_WHAT TO WORK ON_
Going down the data below, set down exactly the line with "Category of the" and each line after it through the line with "Reg2Reg Capture Point ... stage_o[99]"; no other lines.

_RECORDS FOR THE EXERCISE_
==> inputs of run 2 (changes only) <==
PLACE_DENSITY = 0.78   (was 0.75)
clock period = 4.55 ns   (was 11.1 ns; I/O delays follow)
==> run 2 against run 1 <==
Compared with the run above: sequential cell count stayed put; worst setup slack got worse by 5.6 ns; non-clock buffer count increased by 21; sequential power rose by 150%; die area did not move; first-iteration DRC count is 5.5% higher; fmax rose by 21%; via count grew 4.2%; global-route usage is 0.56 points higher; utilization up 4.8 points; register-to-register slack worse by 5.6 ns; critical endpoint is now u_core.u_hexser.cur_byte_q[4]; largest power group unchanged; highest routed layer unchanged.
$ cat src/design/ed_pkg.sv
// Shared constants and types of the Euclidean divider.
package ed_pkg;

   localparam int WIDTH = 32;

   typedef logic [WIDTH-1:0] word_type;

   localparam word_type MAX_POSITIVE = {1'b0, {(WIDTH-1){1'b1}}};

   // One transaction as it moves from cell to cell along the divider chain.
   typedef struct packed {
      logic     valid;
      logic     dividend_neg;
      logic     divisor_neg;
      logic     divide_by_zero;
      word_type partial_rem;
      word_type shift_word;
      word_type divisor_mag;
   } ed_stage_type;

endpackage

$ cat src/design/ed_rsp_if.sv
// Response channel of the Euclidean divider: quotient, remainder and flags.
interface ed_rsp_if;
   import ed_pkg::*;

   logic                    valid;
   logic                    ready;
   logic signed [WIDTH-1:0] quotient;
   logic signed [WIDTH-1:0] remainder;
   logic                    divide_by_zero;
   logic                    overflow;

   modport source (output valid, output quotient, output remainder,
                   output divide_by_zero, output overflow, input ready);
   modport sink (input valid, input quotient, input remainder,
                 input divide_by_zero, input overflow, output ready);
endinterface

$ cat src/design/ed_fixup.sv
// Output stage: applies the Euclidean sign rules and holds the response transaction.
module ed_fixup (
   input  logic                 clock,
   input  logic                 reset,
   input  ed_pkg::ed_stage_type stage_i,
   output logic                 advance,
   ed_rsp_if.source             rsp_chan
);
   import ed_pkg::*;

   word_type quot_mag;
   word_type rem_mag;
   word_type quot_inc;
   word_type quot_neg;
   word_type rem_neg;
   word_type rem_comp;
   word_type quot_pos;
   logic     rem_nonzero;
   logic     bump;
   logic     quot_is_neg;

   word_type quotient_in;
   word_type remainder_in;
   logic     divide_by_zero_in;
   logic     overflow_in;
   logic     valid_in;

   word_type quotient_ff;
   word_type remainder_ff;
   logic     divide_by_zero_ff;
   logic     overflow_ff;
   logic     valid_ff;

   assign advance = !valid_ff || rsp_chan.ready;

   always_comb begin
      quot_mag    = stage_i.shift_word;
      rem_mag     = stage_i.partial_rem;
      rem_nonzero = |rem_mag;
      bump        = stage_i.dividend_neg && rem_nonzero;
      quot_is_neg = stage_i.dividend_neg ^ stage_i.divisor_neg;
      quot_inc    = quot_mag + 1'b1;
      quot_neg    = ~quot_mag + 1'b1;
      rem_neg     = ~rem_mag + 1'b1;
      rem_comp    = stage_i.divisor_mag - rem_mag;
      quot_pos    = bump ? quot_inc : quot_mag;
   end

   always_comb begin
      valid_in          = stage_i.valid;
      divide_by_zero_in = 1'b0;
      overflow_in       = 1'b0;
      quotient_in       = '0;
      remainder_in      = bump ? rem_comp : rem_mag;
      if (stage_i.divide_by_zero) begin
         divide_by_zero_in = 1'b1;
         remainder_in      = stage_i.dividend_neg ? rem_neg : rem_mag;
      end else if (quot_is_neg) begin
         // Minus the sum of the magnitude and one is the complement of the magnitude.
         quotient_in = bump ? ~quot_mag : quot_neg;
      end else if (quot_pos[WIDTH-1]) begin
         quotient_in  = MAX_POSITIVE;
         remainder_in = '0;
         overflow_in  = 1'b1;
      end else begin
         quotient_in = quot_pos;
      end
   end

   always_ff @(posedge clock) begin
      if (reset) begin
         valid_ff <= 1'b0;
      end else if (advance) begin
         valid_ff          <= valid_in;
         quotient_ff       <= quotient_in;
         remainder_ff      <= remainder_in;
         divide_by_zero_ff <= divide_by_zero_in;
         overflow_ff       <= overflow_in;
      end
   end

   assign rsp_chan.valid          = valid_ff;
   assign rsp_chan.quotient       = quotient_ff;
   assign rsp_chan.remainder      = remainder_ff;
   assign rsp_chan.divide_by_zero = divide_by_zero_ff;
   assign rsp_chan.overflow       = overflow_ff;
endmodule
* * *
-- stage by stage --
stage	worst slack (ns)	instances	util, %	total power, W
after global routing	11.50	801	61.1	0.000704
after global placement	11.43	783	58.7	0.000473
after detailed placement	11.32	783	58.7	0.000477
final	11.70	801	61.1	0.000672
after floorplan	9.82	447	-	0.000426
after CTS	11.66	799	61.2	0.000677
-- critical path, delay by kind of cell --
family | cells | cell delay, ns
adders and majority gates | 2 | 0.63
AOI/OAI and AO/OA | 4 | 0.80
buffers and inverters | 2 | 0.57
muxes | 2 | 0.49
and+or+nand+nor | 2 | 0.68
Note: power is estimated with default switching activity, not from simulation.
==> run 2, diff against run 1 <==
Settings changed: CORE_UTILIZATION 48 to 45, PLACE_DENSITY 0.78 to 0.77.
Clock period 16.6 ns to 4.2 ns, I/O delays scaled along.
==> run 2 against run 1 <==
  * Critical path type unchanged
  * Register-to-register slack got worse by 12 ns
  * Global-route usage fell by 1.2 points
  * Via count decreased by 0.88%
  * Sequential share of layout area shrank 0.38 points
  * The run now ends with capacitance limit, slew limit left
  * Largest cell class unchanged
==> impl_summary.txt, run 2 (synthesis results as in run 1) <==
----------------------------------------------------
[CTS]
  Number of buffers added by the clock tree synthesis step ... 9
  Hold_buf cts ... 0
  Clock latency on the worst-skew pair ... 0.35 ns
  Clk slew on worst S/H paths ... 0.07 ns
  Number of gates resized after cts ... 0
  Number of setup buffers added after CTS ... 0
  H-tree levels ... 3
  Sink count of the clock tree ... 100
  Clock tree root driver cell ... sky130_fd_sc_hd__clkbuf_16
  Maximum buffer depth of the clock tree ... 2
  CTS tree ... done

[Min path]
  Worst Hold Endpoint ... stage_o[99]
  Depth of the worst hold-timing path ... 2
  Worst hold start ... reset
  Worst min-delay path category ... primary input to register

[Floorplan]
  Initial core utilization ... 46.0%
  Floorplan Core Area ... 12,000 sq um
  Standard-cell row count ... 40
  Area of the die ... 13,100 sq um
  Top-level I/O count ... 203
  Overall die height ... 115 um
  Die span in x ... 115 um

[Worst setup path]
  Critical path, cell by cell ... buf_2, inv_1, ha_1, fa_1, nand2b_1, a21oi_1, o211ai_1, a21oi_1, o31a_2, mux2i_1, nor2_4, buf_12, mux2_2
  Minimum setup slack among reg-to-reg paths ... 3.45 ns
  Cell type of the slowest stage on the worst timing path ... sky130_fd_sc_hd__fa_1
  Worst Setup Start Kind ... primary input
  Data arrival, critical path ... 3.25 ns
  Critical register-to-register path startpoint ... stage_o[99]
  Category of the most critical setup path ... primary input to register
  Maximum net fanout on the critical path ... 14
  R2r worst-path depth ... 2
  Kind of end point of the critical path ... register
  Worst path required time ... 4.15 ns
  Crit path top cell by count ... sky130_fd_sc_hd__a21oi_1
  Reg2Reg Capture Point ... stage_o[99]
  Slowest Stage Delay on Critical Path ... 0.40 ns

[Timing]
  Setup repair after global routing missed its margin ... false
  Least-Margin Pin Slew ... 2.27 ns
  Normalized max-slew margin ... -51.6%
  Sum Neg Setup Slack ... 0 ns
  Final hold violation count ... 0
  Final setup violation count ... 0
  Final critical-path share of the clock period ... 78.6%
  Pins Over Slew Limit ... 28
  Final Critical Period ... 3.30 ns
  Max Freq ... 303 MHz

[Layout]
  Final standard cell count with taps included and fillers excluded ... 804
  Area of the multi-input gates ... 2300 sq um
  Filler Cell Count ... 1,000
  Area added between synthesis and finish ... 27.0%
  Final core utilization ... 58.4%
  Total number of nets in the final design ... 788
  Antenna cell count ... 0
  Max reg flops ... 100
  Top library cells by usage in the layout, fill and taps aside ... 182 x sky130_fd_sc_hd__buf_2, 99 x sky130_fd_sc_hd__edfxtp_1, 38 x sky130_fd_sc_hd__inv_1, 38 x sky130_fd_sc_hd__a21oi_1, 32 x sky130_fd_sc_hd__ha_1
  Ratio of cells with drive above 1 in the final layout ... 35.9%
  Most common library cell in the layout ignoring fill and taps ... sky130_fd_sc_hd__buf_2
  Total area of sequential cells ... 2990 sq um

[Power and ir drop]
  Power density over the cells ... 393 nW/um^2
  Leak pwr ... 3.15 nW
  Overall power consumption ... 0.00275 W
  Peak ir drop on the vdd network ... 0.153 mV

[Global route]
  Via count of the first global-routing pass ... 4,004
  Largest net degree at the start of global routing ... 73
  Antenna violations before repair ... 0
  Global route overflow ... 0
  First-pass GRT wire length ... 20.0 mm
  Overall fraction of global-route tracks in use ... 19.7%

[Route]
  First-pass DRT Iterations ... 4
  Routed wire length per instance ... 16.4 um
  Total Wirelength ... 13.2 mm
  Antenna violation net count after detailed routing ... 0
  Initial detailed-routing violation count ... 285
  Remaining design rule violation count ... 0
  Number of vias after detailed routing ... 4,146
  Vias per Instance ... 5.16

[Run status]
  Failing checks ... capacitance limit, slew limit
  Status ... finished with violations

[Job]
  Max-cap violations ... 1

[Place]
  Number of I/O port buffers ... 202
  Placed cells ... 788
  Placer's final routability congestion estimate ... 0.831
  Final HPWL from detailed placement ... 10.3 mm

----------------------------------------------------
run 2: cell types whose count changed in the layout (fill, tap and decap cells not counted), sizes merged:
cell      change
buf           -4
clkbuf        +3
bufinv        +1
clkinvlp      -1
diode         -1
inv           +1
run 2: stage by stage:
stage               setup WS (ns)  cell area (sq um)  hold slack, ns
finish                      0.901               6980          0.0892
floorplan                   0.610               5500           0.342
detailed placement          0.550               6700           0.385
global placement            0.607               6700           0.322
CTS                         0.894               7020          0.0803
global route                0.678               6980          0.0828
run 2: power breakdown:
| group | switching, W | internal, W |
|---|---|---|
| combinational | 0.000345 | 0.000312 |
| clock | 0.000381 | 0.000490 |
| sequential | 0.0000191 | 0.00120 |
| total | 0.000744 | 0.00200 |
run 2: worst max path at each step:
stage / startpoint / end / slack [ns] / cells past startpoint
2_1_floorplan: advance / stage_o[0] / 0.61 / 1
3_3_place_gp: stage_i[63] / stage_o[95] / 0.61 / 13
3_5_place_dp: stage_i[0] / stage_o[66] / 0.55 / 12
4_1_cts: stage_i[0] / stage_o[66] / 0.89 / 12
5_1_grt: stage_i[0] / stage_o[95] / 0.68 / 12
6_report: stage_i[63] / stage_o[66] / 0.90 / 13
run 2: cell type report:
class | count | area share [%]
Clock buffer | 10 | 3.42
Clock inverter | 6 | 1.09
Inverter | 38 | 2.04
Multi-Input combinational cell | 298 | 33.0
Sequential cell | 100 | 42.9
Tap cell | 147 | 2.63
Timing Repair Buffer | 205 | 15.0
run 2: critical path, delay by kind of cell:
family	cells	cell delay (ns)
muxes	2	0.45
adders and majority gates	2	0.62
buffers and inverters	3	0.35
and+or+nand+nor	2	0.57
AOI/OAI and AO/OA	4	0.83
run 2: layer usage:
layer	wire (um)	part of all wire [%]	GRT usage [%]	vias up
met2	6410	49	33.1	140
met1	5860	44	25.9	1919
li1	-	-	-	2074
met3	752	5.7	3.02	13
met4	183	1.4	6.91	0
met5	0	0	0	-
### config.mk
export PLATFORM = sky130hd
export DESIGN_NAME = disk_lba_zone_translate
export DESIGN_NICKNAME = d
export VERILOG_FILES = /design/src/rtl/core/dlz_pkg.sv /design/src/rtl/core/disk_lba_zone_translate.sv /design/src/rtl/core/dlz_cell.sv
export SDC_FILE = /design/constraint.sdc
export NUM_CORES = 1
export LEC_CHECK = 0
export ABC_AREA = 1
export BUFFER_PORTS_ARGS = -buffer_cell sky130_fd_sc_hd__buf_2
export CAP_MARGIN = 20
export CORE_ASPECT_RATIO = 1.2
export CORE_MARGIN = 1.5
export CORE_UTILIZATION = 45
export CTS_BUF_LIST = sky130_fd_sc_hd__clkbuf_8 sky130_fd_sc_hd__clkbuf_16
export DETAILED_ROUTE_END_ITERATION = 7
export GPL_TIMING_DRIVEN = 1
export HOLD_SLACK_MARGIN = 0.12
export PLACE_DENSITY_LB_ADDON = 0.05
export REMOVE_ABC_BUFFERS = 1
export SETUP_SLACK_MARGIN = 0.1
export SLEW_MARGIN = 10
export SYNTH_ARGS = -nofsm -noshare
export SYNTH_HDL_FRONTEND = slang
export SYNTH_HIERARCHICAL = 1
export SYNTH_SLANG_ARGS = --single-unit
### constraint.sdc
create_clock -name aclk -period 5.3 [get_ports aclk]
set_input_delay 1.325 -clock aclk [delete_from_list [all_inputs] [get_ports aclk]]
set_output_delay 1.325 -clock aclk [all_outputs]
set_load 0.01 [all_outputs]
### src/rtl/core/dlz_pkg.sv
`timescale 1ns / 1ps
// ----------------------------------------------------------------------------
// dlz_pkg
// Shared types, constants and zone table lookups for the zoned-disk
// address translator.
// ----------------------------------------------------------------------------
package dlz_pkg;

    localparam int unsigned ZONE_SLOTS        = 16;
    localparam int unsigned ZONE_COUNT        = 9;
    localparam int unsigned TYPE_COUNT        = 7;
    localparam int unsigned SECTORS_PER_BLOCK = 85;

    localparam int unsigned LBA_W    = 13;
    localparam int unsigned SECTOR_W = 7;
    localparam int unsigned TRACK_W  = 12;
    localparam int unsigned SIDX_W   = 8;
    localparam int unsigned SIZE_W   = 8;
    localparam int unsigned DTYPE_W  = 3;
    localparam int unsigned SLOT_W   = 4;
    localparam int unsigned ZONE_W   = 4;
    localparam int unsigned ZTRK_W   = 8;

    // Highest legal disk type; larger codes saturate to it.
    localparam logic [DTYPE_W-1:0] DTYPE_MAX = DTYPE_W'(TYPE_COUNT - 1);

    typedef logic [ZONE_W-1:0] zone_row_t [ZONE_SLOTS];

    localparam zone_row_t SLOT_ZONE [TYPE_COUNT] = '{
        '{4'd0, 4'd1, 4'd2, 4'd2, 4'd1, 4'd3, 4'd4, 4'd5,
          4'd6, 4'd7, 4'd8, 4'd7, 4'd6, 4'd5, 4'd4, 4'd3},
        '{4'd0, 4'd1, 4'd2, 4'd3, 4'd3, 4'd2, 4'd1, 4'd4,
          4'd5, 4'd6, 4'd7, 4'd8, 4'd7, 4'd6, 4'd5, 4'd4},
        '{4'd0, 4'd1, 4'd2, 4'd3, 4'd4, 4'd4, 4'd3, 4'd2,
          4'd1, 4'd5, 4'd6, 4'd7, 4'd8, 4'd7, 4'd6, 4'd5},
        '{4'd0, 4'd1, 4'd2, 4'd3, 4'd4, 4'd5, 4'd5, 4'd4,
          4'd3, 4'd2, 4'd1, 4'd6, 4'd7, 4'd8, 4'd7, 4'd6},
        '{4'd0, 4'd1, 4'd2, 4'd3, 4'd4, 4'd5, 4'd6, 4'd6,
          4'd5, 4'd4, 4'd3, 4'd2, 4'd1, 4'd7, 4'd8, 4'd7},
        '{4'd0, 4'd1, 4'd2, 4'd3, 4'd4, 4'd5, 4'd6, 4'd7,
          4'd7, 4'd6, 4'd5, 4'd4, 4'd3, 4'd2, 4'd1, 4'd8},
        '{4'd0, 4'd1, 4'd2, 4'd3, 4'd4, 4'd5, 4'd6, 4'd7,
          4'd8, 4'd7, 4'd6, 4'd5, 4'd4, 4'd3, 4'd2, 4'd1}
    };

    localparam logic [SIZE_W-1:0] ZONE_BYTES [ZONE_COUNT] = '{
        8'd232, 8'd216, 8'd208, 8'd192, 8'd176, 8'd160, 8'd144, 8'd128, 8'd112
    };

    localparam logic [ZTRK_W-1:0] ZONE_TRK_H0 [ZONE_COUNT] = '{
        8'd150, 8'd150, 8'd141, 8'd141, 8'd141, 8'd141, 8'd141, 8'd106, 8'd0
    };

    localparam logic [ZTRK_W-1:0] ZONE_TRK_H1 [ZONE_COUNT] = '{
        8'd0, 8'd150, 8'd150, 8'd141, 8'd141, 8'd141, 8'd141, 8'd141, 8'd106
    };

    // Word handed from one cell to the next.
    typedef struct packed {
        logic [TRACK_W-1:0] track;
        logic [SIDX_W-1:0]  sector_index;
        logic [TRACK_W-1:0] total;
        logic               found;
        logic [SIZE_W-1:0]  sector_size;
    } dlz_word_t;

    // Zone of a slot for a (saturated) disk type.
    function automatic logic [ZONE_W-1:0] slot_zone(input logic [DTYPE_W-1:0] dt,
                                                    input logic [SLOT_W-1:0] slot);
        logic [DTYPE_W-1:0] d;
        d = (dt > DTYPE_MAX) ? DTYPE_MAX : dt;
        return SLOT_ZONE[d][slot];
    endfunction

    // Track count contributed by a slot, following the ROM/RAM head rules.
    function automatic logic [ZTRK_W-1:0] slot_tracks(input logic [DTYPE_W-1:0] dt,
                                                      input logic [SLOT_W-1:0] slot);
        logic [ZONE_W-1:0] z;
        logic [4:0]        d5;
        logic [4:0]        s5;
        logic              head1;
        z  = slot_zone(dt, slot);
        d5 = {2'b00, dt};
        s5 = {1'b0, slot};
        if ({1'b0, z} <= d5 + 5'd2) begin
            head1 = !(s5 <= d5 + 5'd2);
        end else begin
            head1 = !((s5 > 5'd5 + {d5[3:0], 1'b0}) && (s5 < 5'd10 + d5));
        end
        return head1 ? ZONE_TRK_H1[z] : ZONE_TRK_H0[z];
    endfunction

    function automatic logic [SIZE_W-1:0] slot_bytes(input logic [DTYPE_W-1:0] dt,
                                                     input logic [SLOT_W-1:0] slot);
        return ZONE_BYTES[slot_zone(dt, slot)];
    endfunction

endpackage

_YOUR SOLUTION_
  Category of the most critical setup path ... primary input to register
  Maximum net fanout on the critical path ... 14
  R2r worst-path depth ... 2
  Kind of end point of the critical path ... register
  Worst path required time ... 4.15 ns
  Crit path top cell by count ... sky130_fd_sc_hd__a21oi_1
  Reg2Reg Capture Point ... stage_o[99]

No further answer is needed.